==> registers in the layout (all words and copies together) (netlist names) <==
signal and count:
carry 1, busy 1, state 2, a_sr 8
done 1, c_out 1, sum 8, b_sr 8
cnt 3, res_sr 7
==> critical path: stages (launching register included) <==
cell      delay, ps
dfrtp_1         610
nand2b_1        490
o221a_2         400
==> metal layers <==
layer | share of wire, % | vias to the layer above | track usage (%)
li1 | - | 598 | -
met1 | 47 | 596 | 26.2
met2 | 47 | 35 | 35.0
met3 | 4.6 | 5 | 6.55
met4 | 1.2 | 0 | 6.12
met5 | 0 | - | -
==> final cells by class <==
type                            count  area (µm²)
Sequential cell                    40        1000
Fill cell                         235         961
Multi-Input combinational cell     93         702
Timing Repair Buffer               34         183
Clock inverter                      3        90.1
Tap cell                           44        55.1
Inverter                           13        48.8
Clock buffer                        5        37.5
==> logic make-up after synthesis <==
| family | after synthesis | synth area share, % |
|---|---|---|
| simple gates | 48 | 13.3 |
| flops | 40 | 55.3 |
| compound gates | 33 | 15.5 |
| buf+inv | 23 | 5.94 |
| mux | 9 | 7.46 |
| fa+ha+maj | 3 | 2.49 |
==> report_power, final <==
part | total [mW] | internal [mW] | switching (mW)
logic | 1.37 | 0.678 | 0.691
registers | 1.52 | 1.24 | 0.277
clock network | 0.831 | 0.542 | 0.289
### config.mk
export PLATFORM = sky130hd
export DESIGN_NAME = fetch_unit
export DESIGN_NICKNAME = d
export VERILOG_FILES = /design/src/rtl/fetch_unit.sv
export SDC_FILE = /design/constraint.sdc
export NUM_CORES = 1
export LEC_CHECK = 0
export CORE_AREA = 10 10 161 118
export DETAILED_ROUTE_END_ITERATION = 16
export DIE_AREA = 0 0 171 128
export GPL_ROUTABILITY_DRIVEN = 0
export GPL_TIMING_DRIVEN = 0
export PLACE_DENSITY = 0.8
export SLEW_MARGIN = 15
export SYNTH_ARGS = -nofsm -noshare
export SYNTH_HDL_FRONTEND = slang
export SYNTH_SLANG_ARGS = --single-unit
### constraint.sdc
create_clock -name clk -period 6.5 [get_ports clk]
set_input_delay 1.3 -clock clk [delete_from_list [all_inputs] [get_ports clk]]
set_output_delay 1.3 -clock clk [all_outputs]
set_load 0.01 [all_outputs]
### src/rtl/fetch_unit.sv
// Instruction fetch: owns the PC, issues one outstanding imem read at a time,
// buffers returned words in a head+skid queue and flushes on redirect.
module fetch_unit #(
    parameter logic [31:0] RESET_PC  = 32'h0000_0000,
    parameter logic [31:0] NOP_INSTR = 32'h0000_0013
) (
    input  logic        clk,
    input  logic        rst,
    input  logic        redirect,
    input  logic [31:0] PCTarget,
    input  logic        stall,
    output logic        imemReq,
    output logic [31:0] imemAddr,
    input  logic        imemGnt,
    input  logic        imemRValid,
    input  logic [31:0] imemRData,
    output logic        instrValid,
    output logic [31:0] instr,
    output logic [31:0] instrPC,
    output logic [6:0]  OPCode,
    output logic [2:0]  funct3,
    output logic        funct7
);

    typedef enum logic [1:0] {IDLE, REQ, WAIT} state_t;

    state_t      state_q, state_d;
    logic [31:0] pc_q, pc_d;
    logic [31:0] req_pc_q, req_pc_d;
    logic        discard_q, discard_d;
    logic        head_vld_q, head_vld_d;
    logic [31:0] head_instr_q, head_instr_d;
    logic [31:0] head_pc_q, head_pc_d;
    logic        skid_vld_q, skid_vld_d;
    logic [31:0] skid_instr_q, skid_instr_d;
    logic [31:0] skid_pc_q, skid_pc_d;

    logic [31:0] target;
    logic        rsp_take;
    logic        consume;

    // Issue is gated only by queue space, never by stall.
    assign imemReq  = (state_q == REQ) && !(head_vld_q && skid_vld_q);
    assign imemAddr = pc_q;
    assign target   = {PCTarget[31:2], 2'b00};
    assign rsp_take = (state_q == WAIT) && imemRValid && !discard_q && !redirect;
    assign consume  = head_vld_q && !stall;

    always_comb begin
        state_d   = state_q;
        pc_d      = pc_q;
        req_pc_d  = req_pc_q;
        discard_d = discard_q;
        case (state_q)
            IDLE: state_d = REQ;
            REQ: begin
                if (imemReq && imemGnt) begin
                    state_d  = WAIT;
                    req_pc_d = pc_q;
                    if (redirect) discard_d = 1'b1;
                    else          pc_d      = pc_q + 32'd4;
                end
            end
            WAIT: begin
                if (imemRValid) begin
                    state_d   = REQ;
                    discard_d = 1'b0;
                end else if (redirect) begin
                    discard_d = 1'b1;
                end
            end
            default: state_d = IDLE;
        endcase
        if (redirect) pc_d = target;
    end

    always_comb begin
        head_vld_d   = head_vld_q;
        head_instr_d = head_instr_q;
        head_pc_d    = head_pc_q;
        skid_vld_d   = skid_vld_q;
        skid_instr_d = skid_instr_q;
        skid_pc_d    = skid_pc_q;
        if (redirect) begin
            head_vld_d   = 1'b0;
            head_instr_d = NOP_INSTR;
            skid_vld_d   = 1'b0;
        end else if (consume) begin
            if (skid_vld_q) begin
                head_instr_d = skid_instr_q;
                head_pc_d    = skid_pc_q;
                skid_vld_d   = rsp_take;
                skid_instr_d = imemRData;
                skid_pc_d    = req_pc_q;
            end else if (rsp_take) begin
                head_instr_d = imemRData;
                head_pc_d    = req_pc_q;
            end else begin
                head_vld_d   = 1'b0;
                head_instr_d = NOP_INSTR;
            end
        end else if (rsp_take) begin
            if (!head_vld_q) begin
                head_vld_d   = 1'b1;
                head_instr_d = imemRData;
                head_pc_d    = req_pc_q;
            end else begin
                skid_vld_d   = 1'b1;
                skid_instr_d = imemRData;
                skid_pc_d    = req_pc_q;
            end
        end
    end

    always_ff @(posedge clk or posedge rst) begin
        if (rst) begin
            state_q      <= IDLE;
            pc_q         <= RESET_PC;
            req_pc_q     <= RESET_PC;
            discard_q    <= 1'b0;
            head_vld_q   <= 1'b0;
            head_instr_q <= NOP_INSTR;
            head_pc_q    <= RESET_PC;
            skid_vld_q   <= 1'b0;
        end else begin
            state_q      <= state_d;
            pc_q         <= pc_d;
            req_pc_q     <= req_pc_d;
            discard_q    <= discard_d;
            head_vld_q   <= head_vld_d;
            head_instr_q <= head_instr_d;
            head_pc_q    <= head_pc_d;
            skid_vld_q   <= skid_vld_d;
        end
    end

    // Skid payload is qualified by skid_vld_q, so it needs no reset.
    always_ff @(posedge clk) begin
        skid_instr_q <= skid_instr_d;
        skid_pc_q    <= skid_pc_d;
    end

    assign instrValid = head_vld_q;
    assign instr      = head_instr_q;
    assign instrPC    = head_pc_q;
    assign OPCode     = head_instr_q[6:0];
    assign funct3     = head_instr_q[14:12];
    assign funct7     = head_instr_q[30];

endmodule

> **Task**:
Only lines with the word "count" are wanted, so copy each one from the records.

> **Result below**:
signal and count:
type                            count  area (µm²)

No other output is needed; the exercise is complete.